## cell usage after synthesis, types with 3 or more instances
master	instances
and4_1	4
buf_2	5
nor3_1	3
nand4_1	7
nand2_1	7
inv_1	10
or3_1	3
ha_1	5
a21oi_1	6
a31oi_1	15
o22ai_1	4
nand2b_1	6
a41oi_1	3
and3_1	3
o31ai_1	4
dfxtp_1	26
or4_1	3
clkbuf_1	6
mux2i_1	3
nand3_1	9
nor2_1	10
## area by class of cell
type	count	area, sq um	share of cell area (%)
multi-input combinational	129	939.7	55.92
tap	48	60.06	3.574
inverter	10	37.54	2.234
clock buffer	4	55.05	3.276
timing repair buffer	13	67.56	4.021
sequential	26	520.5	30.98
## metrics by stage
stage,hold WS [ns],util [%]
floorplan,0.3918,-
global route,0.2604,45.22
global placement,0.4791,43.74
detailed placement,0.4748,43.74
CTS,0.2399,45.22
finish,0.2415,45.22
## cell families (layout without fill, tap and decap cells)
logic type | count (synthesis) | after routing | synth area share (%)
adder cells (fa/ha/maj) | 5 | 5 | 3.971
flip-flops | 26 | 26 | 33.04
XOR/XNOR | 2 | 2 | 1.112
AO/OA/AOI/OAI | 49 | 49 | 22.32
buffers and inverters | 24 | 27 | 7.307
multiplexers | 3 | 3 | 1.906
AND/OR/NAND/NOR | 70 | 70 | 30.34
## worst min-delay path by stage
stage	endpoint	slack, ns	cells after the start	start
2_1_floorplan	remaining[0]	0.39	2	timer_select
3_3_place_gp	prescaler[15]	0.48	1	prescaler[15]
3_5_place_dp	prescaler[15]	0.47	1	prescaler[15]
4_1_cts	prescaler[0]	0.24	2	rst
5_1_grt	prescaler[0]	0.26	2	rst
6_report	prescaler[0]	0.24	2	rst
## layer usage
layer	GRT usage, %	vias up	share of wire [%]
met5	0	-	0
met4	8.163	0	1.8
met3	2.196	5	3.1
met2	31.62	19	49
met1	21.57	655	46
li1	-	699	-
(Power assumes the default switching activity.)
File: src/rtl/sar_result_fifo.sv
// rtl/sar_result_fifo.sv - small result FIFO with registered first-word-fall-through head
module sar_result_fifo #(
    parameter int DATA_W     = 8,
    parameter int FIFO_DEPTH = 4
) (
    input  logic                         clk,
    input  logic                         rst,
    input  logic                         push,
    input  logic [DATA_W-1:0]            push_data,
    input  logic                         pop,
    output logic [DATA_W-1:0]            head_data,
    output logic                         head_valid,
    output logic [$clog2(FIFO_DEPTH):0]  level
);

    localparam int PW = $clog2(FIFO_DEPTH);

    logic [DATA_W-1:0] mem [FIFO_DEPTH];
    logic [PW-1:0]     wr_ptr;
    logic [PW-1:0]     rd_ptr;
    logic [PW-1:0]     rd_ptr_n;
    logic [PW:0]       level_n;
    logic              push_ok;
    logic              pop_ok;

    always_comb begin
        push_ok  = push && (level != (PW+1)'(FIFO_DEPTH));
        pop_ok   = pop && (level != '0);
        rd_ptr_n = pop_ok ? rd_ptr + 1'b1 : rd_ptr;
        level_n  = level;
        if (push_ok && !pop_ok) begin
            level_n = level + 1'b1;
        end else if (!push_ok && pop_ok) begin
            level_n = level - 1'b1;
        end
    end

    always_ff @(posedge clk) begin
        if (push_ok) begin
            mem[wr_ptr] <= push_data;
        end
    end

    // The head register bypasses the array when the entry being written lands at the new read pointer.
    always_ff @(posedge clk or posedge rst) begin
        if (rst) begin
            wr_ptr     <= '0;
            rd_ptr     <= '0;
            level      <= '0;
            head_data  <= '0;
            head_valid <= 1'b0;
        end else begin
            if (push_ok) begin
                wr_ptr <= wr_ptr + 1'b1;
            end
            rd_ptr     <= rd_ptr_n;
            level      <= level_n;
            head_valid <= (level_n != '0);
            if (level_n == '0) begin
                head_data <= '0;
            end else if (push_ok && (wr_ptr == rd_ptr_n)) begin
                head_data <= push_data;
            end else begin
                head_data <= mem[rd_ptr_n];
            end
        end
    end

endmodule
==> config.mk <==
export PLATFORM = sky130hd
export DESIGN_NAME = prbs_frame_gen
export DESIGN_NICKNAME = d
export VERILOG_FILES = /design/src/rtl/prbs_frame_gen.sv
export SDC_FILE = /design/constraint.sdc
export NUM_CORES = 1
export LEC_CHECK = 0
export CAP_MARGIN = 10
export CORE_ASPECT_RATIO = 1.2
export CORE_MARGIN = 5
export CORE_UTILIZATION = 56
export CTS_CLUSTER_DIAMETER = 30
export DETAILED_ROUTE_END_ITERATION = 12
export PLACE_DENSITY_LB_ADDON = 0.3
export SYNTH_ARGS = -nofsm -noshare
export SYNTH_HDL_FRONTEND = slang
export SYNTH_SLANG_ARGS = --single-unit
==> constraint.sdc <==
create_clock -name clk -period 6.7 [get_ports clk]
set_input_delay 1.675 -clock clk [delete_from_list [all_inputs] [get_ports clk]]
set_output_delay 1.675 -clock clk [all_outputs]
set_load 0.005 [all_outputs]
==> src/rtl/prbs_frame_gen.sv <==
// prbs_frame_gen: Galois LFSR pattern generator that emits a frame of LEN
// pseudo-random words over a valid/ready stream, with abort, done pulse and
// recovery from an all-zero LFSR state.
//
// Stream handshake: a word transfers on every rising clk edge where
// out_valid && out_ready are both high. While out_valid is high and
// out_ready is low, out_data and out_last hold steady. out_valid never
// depends combinationally on out_ready.
module prbs_frame_gen #(
    parameter int             W     = 8,
    parameter logic [W-1:0]   TAPS  = 'h1C,
    parameter logic [W-1:0]   SEED  = 'h20,
    parameter int             STEP  = 1,
    parameter int             LEN_W = 16
) (
    input  logic             clk,
    input  logic             reset_n,
    input  logic             start,
    input  logic             abort,
    input  logic [LEN_W-1:0] len,
    input  logic             seed_load,
    input  logic [W-1:0]     seed_in,
    output logic [W-1:0]     out_data,
    output logic             out_valid,
    input  logic             out_ready,
    output logic             out_last,
    output logic             done,
    output logic             busy,
    output logic [LEN_W-1:0] count,
    output logic             lockup,
    output logic [1:0]       state_dbg
);

    typedef enum logic [1:0] {
        ST_IDLE = 2'd0,
        ST_RUN  = 2'd1,
        ST_DONE = 2'd2
    } state_t;

    state_t             state_q, state_d;
    logic [W-1:0]       lfsr_q, lfsr_d;
    logic [LEN_W-1:0]   len_q, len_d;
    logic [LEN_W-1:0]   count_q, count_d;
    logic               valid_q, valid_d;
    logic               last_q, last_d;
    logic               done_q, done_d;
    logic               busy_q, busy_d;
    logic               lockup_q, lockup_d;

    logic [W-1:0]       lfsr_adv;
    logic               hs;

    // One Galois shift: MSB feeds bit 0 and is XORed into every tapped bit.
    function automatic logic [W-1:0] lfsr_shift(input logic [W-1:0] s);
        logic [W-1:0] n;
        n[0] = s[W-1];
        for (int i = 1; i < W; i++) begin
            n[i] = s[i-1] ^ (TAPS[i] & s[W-1]);
        end
        return n;
    endfunction

    // STEP chained shifts unrolled into one cycle.
    always_comb begin
        lfsr_adv = lfsr_q;
        for (int k = 0; k < STEP; k++) begin
            lfsr_adv = lfsr_shift(lfsr_adv);
        end
    end

    assign hs = valid_q & out_ready;

    // Next-state for the frame FSM and all registered outputs.
    always_comb begin
        state_d  = state_q;
        lfsr_d   = lfsr_q;
        len_d    = len_q;
        count_d  = count_q;
        valid_d  = valid_q;
        last_d   = last_q;
        done_d   = 1'b0;
        lockup_d = lockup_q;

        case (state_q)
            ST_IDLE: begin
                // A zero seed would lock the LFSR; substitute SEED and flag it.
                if (seed_load) begin
                    if (seed_in == '0) begin
                        lfsr_d   = SEED;
                        lockup_d = 1'b1;
                    end else begin
                        lfsr_d = seed_in;
                    end
                end
                if (start) begin
                    len_d   = len;
                    count_d = '0;
                    if (len != '0) begin
                        state_d = ST_RUN;
                        valid_d = 1'b1;
                        last_d  = (len == LEN_W'(1));
                    end else begin
                        state_d = ST_DONE;
                        done_d  = 1'b1;
                    end
                end
            end
            ST_RUN: begin
                // Abort takes priority over a same-cycle handshake: no advance.
                if (abort) begin
                    state_d = ST_IDLE;
                    valid_d = 1'b0;
                    last_d  = 1'b0;
                end else if (hs) begin
                    lfsr_d  = lfsr_adv;
                    count_d = count_q + LEN_W'(1);
                    if (last_q) begin
                        state_d = ST_DONE;
                        valid_d = 1'b0;
                        last_d  = 1'b0;
                        done_d  = 1'b1;
                    end else begin
                        last_d = ((count_q + LEN_W'(1)) == (len_q - LEN_W'(1)));
                    end
                end
            end
            ST_DONE: begin
                state_d = ST_IDLE;
            end
            default: begin
                state_d = ST_IDLE;
                valid_d = 1'b0;
                last_d  = 1'b0;
            end
        endcase

        // Lock-up guard: an all-zero register never survives a clock.
        if (lfsr_q == '0) begin
            lfsr_d   = SEED;
            lockup_d = 1'b1;
        end

        busy_d = (state_d != ST_IDLE);
    end

    // State and output registers, asynchronously reset to the idle frame.
    always_ff @(posedge clk or negedge reset_n) begin
        if (!reset_n) begin
            state_q  <= ST_IDLE;
            lfsr_q   <= SEED;
            len_q    <= '0;
            count_q  <= '0;
            valid_q  <= 1'b0;
            last_q   <= 1'b0;
            done_q   <= 1'b0;
            busy_q   <= 1'b0;
            lockup_q <= 1'b0;
        end else begin
            state_q  <= state_d;
            lfsr_q   <= lfsr_d;
            len_q    <= len_d;
            count_q  <= count_d;
            valid_q  <= valid_d;
            last_q   <= last_d;
            done_q   <= done_d;
            busy_q   <= busy_d;
            lockup_q <= lockup_d;
        end
    end

    assign out_data  = lfsr_q;
    assign out_valid = valid_q;
    assign out_last  = last_q;
    assign done      = done_q;
    assign busy      = busy_q;
    assign count     = count_q;
    assign lockup    = lockup_q;
    assign state_dbg = state_q;

endmodule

--

#### About this exercise:
If a line in the listing holds the word "cells", list that line.

#### Answer:
## cell families (layout without fill, tap and decap cells)
adder cells (fa/ha/maj) | 5 | 5 | 3.971
stage	endpoint	slack, ns	cells after the start	start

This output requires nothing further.